Microelectrochemical actuators are attractive for artificial intelligence due to the dynamic tunable interactions for human-machine interface. In order to achieve high performance electro-mechanical transductive actuator using electrochemical driving force, high ion storage of electrodes play an important role. However, current electrochemical actuators suffer from low energy transduction efficiency (typically lower than 1%). In this project, we propose to develop functionalized two-dimensional MXene nanomaterials as the conductive electrode for electrochemical actuator. We have recently shown the multilayer MXene serving as effective photothermal actuator. Functionalization of MXenes provides additional degree of freedom to tailor the ionic adsorption, intercalation, and storage capacities, which could enhance the electrochemical actuator performance. We will develop an analytical methodology based on the combination of scanning electrochemical probe techniques with force sensing for studying the mechanism and dynamic electrochemical-force actuation relationship at microscale. This will deepen the scientific understanding of the material by correlating the local electrochemical and force behavior with macroscopic electrode performance, as well as guide the optimization for achieving high performance. As a further step, tailorable actuator configuration with shaping, patterning, and strain engineering can be done by 3D printing of the MXene ink, and the developed microscale analytical methodology will serve to provide quality control for the printed structures.
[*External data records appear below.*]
Source: an optimization exercise on an open RTL-to-GDS flow (aim: small area, a short achievable clock period and few clock cycles per item). Production flows keep margins and buffers that such runs may drop. Function was checked by simulation only, so behaviour that the tests miss may differ from the original. Power figures rest on the tool's default switching activity, not on a simulated workload.

== run B ==
// rc_rx
module rc_rx (
    input  wire        clk,
    input  wire        rst,
    input  wire        ev_valid,
    output wire        ev_ready,
    input  wire [15:0] ev_dt,
    input  wire        ev_edge,
    input  wire [7:0]  cfg_tol,      
    input  wire        cfg_in_en,    
    input  wire        clr_valid,    
    output reg         res_valid,
    output reg  [31:0] res_value,
    output reg  [7:0]  res_len,
    output reg  [31:0] res_unit,
    output reg  [2:0]  res_proto
);
For scale: about 110 I/O pins, ~0.069 mm^2 of cells after synthesis.
Settings: LEC_CHECK=0, CAP_MARGIN=20, CORE_MARGIN=2, CORE_UTILIZATION=60, CTS_CLUSTER_DIAMETER=60, CTS_CLUSTER_SIZE=30, SLEW_MARGIN=20; clock period 20.0 ns.
standard.sh (not shown) runs the stock make flow with config.mk's settings and CLKGATE_MAP_FILE= SYNTH_SCRIPT=/design/flow/synth_recipe.tcl, a recipe that flattens the netlist after the stock synthesis.
==> flow/flow/run.sh <==
#!/bin/bash
# The standard layout, with one change: the buffers that ORFS puts on
# every input and output port are buf_4 cells instead of the slow delay
# buffer buffer_ports picks by default. Everything else is standard.sh.
set -euo pipefail
export BUFFER_PORTS_ARGS="-buffer_cell sky130_fd_sc_hd__buf_4"
bash standard.sh > standard.log 2>&1
Testbench counts of run B, summed over its fixed seeds: cycles 22,687, events 22,061.
Input changes introduced in run E (baseline for comparison: run B):
--- a/flow/design.v
+++ b/flow/design.v
@@ -292,24 +292,23 @@
         input [14:0] lo;
         input [13:0] hi;
         begin
             in_rng = (lo[14] | (~lo[13] & (x >= lo[12:0]))) & (hi[13] | (x <= hi[12:0]));
         end
     endfunction
     wire x_zero  = in_rng(x_r, zh_lo, zh_hi);
     wire x_one   = in_rng(x_r, oh_lo, oh_hi);
     wire is_zero = x_zero & in_rng(y_r, zl_lo, zl_hi);
     wire is_one  = x_one & in_rng(y_r, ol_lo, ol_hi);
     wire x_fail  = (sp == 3'd3) & (bk >= 3'd3) & fv & ~(x_zero | x_one);
-    wire sc_byp   = wr_slot & (need == cnt + 7'd1);
-    wire sc_fetch = ~rs & (((sc_st == SC_BND) & ~fv) | (sc_st == SC_SCAN)) & (sc_avail | sc_byp);
+    wire sc_fetch = ~rs & (((sc_st == SC_BND) & ~fv) | (sc_st == SC_SCAN)) & sc_avail;
     wire sc_check = ~rs & (sc_st == SC_SCAN) & fv;
     wire sc_take  = ~rs & take;
     wire sc_bnd   = ~rs & (sc_st == SC_BND);
     always @(posedge clk) begin
         rst_q <= rst;
         if (rst) begin
             rdy       <= 1'b0;
             rdy_n     <= 1'b1;
             a_v       <= 1'b0;
         end else begin
             if (accept)
@@ -536,20 +535,20 @@
                 3'd2: begin
                     oh_lo <= n_lo;  oh_hi <= n_hi;
                     if (sp != 3'd3) begin zl_lo <= n_lo; zl_hi <= n_hi; end
                 end
                 3'd3: begin zl_lo <= n_lo; zl_hi <= n_hi; end
                 3'd4: begin ol_lo <= n_lo; ol_hi <= n_hi; end
                 default: ;
             endcase
         end
         if (sc_fetch) begin
             x_r  <= inv ? rd_e : rd_o;
-            y_r  <= sc_byp ? d_eff[12:0] : inv ? rd_o : rd_e;
+            y_r  <= inv ? rd_o : rd_e;
             ia   <= ia + 6'd1;
             ib   <= ib + 6'd1;
             need <= need + 7'd2;
         end
         if (sc_check)
             scode <= {scode[30:0], ~is_zero};
     end
 endmodule
Notes after the runs:
- Diode insertion count for antenna repair: run E > run B
- Vias: run E below run B
- For final hold slack, run E and run B come out practically identical.
- Run B has a higher final cell count without fillers than run E.
- Sequential share of the synthesized area up 0.52 points in run E wrt run B
- Run B and run E ended up with nearly the same area added between synthesis and finish.
- Non-clock buffer count ended up 23 higher on run E than on run B.
Testbench counts of run E, summed over its fixed seeds: cycles 22,746, events 22,061.

* * *

rc_rx, a different RTL version from the one above (not shown whole).
Size: roughly 5500 cells after synthesis, about 1400 flip-flops, roughly 110 I/O pins.
export LEC_CHECK = 0
export CAP_MARGIN = 20
export CORE_MARGIN = 2
export CORE_UTILIZATION = 40
export SLEW_MARGIN = 20
create_clock -name core_clock -period 20.0 [get_ports {clk}]
Scripts as last shown in full above: flow/flow/run.sh
Testbench counts at the start, summed over its fixed seeds: cycles 22,743, events 22,061.
Edit:
--- a/flow/design.v
+++ b/flow/design.v
@@ -89,23 +89,23 @@
     wire in_big = ev_dt > 16'd4300;
     wire in_e   = ev_edge & cfg_in_en;
     wire slow   = in_e & (~last_e | (rep & (cnt >= 7'd7) & in_big));
     reg  [1:0]  dv_st;
     reg  [2:0]  dp;
     reg  [8:0]  ds1, ds2, ds3;      
     reg         dv_fresh;           
     reg  [2:0]  dv_j;
     reg  [3:0]  nib;
     reg  [6:0]  dv_r;
     reg  [29:0] dv_u;
-    reg  [3:0]  dq;                 
+    reg  [9:0]  tm_lo, tm_hi;       
     reg         dq_v;
     reg  [6:0]  tra;                
     reg  [4:0]  trb;
     reg  [20:0] tq;                 
     reg  [1:0]  tqb;
     reg  [1:0]  sc_st;
     reg  [2:0]  bk;
     reg  [3:0]  kk;
     reg  [22:0] kv;                 
     reg  [2:0]  sp;
     reg  [5:0]  ia, ib;             
@@ -132,41 +132,43 @@
     wire        act_ok   = ~a_f | (a_ph == 2'd2);
     wire        e_gap    = a_f ? f_gap : a_big;
     wire        e_match  = a_f ? f_match : m_fast;
     wire        dec_big  = edge_v & act_ok & e_gap & e_match & rep & (cnt > 7'd7);
     wire        stall    = s_fold | s_test | (dec_big & ~(t_ok & sc_done));
     wire        consume  = a_v & ~stall;
     wire        publish  = dec_big & ~stall & (sc_st == SC_SCAN);
     wire        act_edge = edge_v & ~stall;
     wire        new_frame = act_edge & (e_gap | (cnt >= 7'd67) | (cnt == 7'd0));
     wire        wr_slot  = edge_v & act_ok & ~e_gap & (cnt < 7'd67) & (cnt != 7'd0);
     wire        t_new    = edge_v & (a_tol != t_cur);
+    wire        rs_set   = new_frame | t_new;
+    wire [31:0] g_new    = new_frame ? d_eff : g;
     wire       take     = (sc_st == SC_WAIT) & (dv_st == DV_DONE) & ~rs;
     wire       dv_first = (dv_st == DV_DONE);
     wire       dv_step  = (dv_st == DV_RUN) | (take & (dp != 3'd6));
     wire [7:0] p_sync, p_zh, p_zl, p_oh, p_ol;
     wire       p_inv;
     rc_proto_table u_tab_scan (
         .proto      (sp),
         .sync_count (p_sync),
         .zero_high  (p_zh),
         .zero_low   (p_zl),
         .one_high   (p_oh),
         .one_low    (p_ol),
         .inverted   (p_inv)
     );
     reg [2:0] g_top;
     always @(*) begin
         g_top = 3'd0;
         for (i = 1; i < 8; i = i + 1)
-            if (g[4*i +: 4] != 4'd0) g_top = i[2:0];
+            if (g_new[4*i +: 4] != 4'd0) g_top = i[2:0];
     end
     wire [3:0] dq_new;
     wire [6:0] dr_new;
     rc_div40 u_step (
         .r     (dv_fresh ? 7'd0 : dv_r),
         .nib   (nib),
         .s1    (ds1),
         .s2    (ds2),
         .s3    (ds3),
         .q     (dq_new),
         .r_out (dr_new)
@@ -189,24 +191,22 @@
         begin
             case (p)
                 3'd1:    smul = {9'd93,  9'd62,  9'd31};
                 3'd2:    smul = {9'd30,  9'd20,  9'd10};
                 3'd3:    smul = {9'd213, 9'd142, 9'd71};
                 3'd4:    smul = {9'd18,  9'd12,  9'd6};
                 3'd5:    smul = {9'd42,  9'd28,  9'd14};
                 default: smul = {9'd69,  9'd46,  9'd23};
             endcase
         end
     endfunction
-    wire [9:0]  tm_lo = tmul2(dq[1:0], t_cur, t_x3);
-    wire [9:0]  tm_hi = tmul2(dq[3:2], t_cur, t_x3);
     wire [12:0] tn = {2'b00, tra, 4'b0000} + {4'b0000, trb, 4'b0000} +
                      {3'b000, tm_lo} + {1'b0, tm_hi, 2'b00};
     reg  [5:0]  tq2;
     reg  [6:0]  trr;
     always @(*) begin
         case (tn[12:5])
             8'd0: begin tq2 = 6'd0; trr = 7'd0; end
             8'd1: begin tq2 = 6'd0; trr = 7'd32; end
             8'd2: begin tq2 = 6'd0; trr = 7'd64; end
             8'd3: begin tq2 = 6'd0; trr = 7'd96; end
             8'd4: begin tq2 = 6'd1; trr = 7'd28; end
@@ -479,23 +479,23 @@
                 res_value <= scode;
                 res_len   <= {2'b00, cnt[6:1] - ((cnt[0]) ? 6'd0 : 6'd1)};
                 res_unit  <= {2'b00, u_cur};
                 res_proto <= sp;
             end else if (clr_valid) begin
                 res_valid <= 1'b0;
                 res_value <= 32'd0;
                 res_len   <= 8'd0;
                 res_unit  <= 32'd0;
                 res_proto <= 3'd0;
             end
-            if (rs) begin
+            if (rs_set) begin
                 dv_st <= DV_RUN;
                 dp    <= 3'd1;
             end else begin
                 case (dv_st)
                     DV_RUN:  if (dv_j == 3'd0) dv_st <= DV_TAIL;
                     DV_TAIL: dv_st <= DV_DONE;
                     DV_DONE: begin
                         if (take) begin
                             if (dp == 3'd6) begin
                                 dv_st <= DV_IDLE;
                             end else begin
@@ -551,28 +551,29 @@
             f_gap   <= eacc > 32'd4300;
             f_match <= m_fold;
         end
         if (wr_slot) begin
             if (cnt[0])
                 tbo[cnt[6:1]] <= d_eff[12:0];
             else
                 tbe[cnt[6:1] - 6'd1] <= d_eff[12:0];
         end
         if (dv_step | (dv_st == DV_TAIL))
             dv_r <= dr_new;
-        dq    <= dq_new;
-        if (rs) begin
+        tm_lo <= tmul2(dq_new[1:0], t_cur, t_x3);
+        tm_hi <= tmul2(dq_new[3:2], t_cur, t_x3);
+        if (rs_set) begin
             {ds3, ds2, ds1} <= smul(3'd1);
             dv_fresh <= 1'b1;
             dv_j  <= g_top;
-            nib   <= g[{g_top, 2'b00} +: 4];
+            nib   <= g_new[{g_top, 2'b00} +: 4];
             dv_u  <= 30'd0;
             dq_v  <= 1'b0;
             tra   <= 7'd0;
             trb   <= 5'd0;
             tq    <= 21'd0;
             tqb   <= 2'd0;
         end else begin
             if (dq_v) begin
                 tra <= trr;
                 trb <= tn[4:0];
                 tq  <= {tq[16:0] + {11'd0, tqb, 4'b0000}, tq2[3:0]};
What happened: Critical path depth decreases by 1; synthesized area came out higher slightly; worst hold slack gets better by 0.018 ns; synthesized cell count came out higher slightly; die area goes up slightly; routed wire length grows slightly; design area increases slightly.
Testbench counts after the change, summed over its fixed seeds: cycles 22,662, events 22,061.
This project will target at MXene-based actuators that can produce a large bending/expansion strain (>1.5% or 10%, respectively), high blocking force of more than 5 mN and response at high frequencies up to 1 Hz under an extended driving voltage (1.5-3 V). Finally, we will demonstrate the assembly of functionalized MXene at device level, by constructing a prototype Braille that can be applied as a flexible soft tactile display for the blind.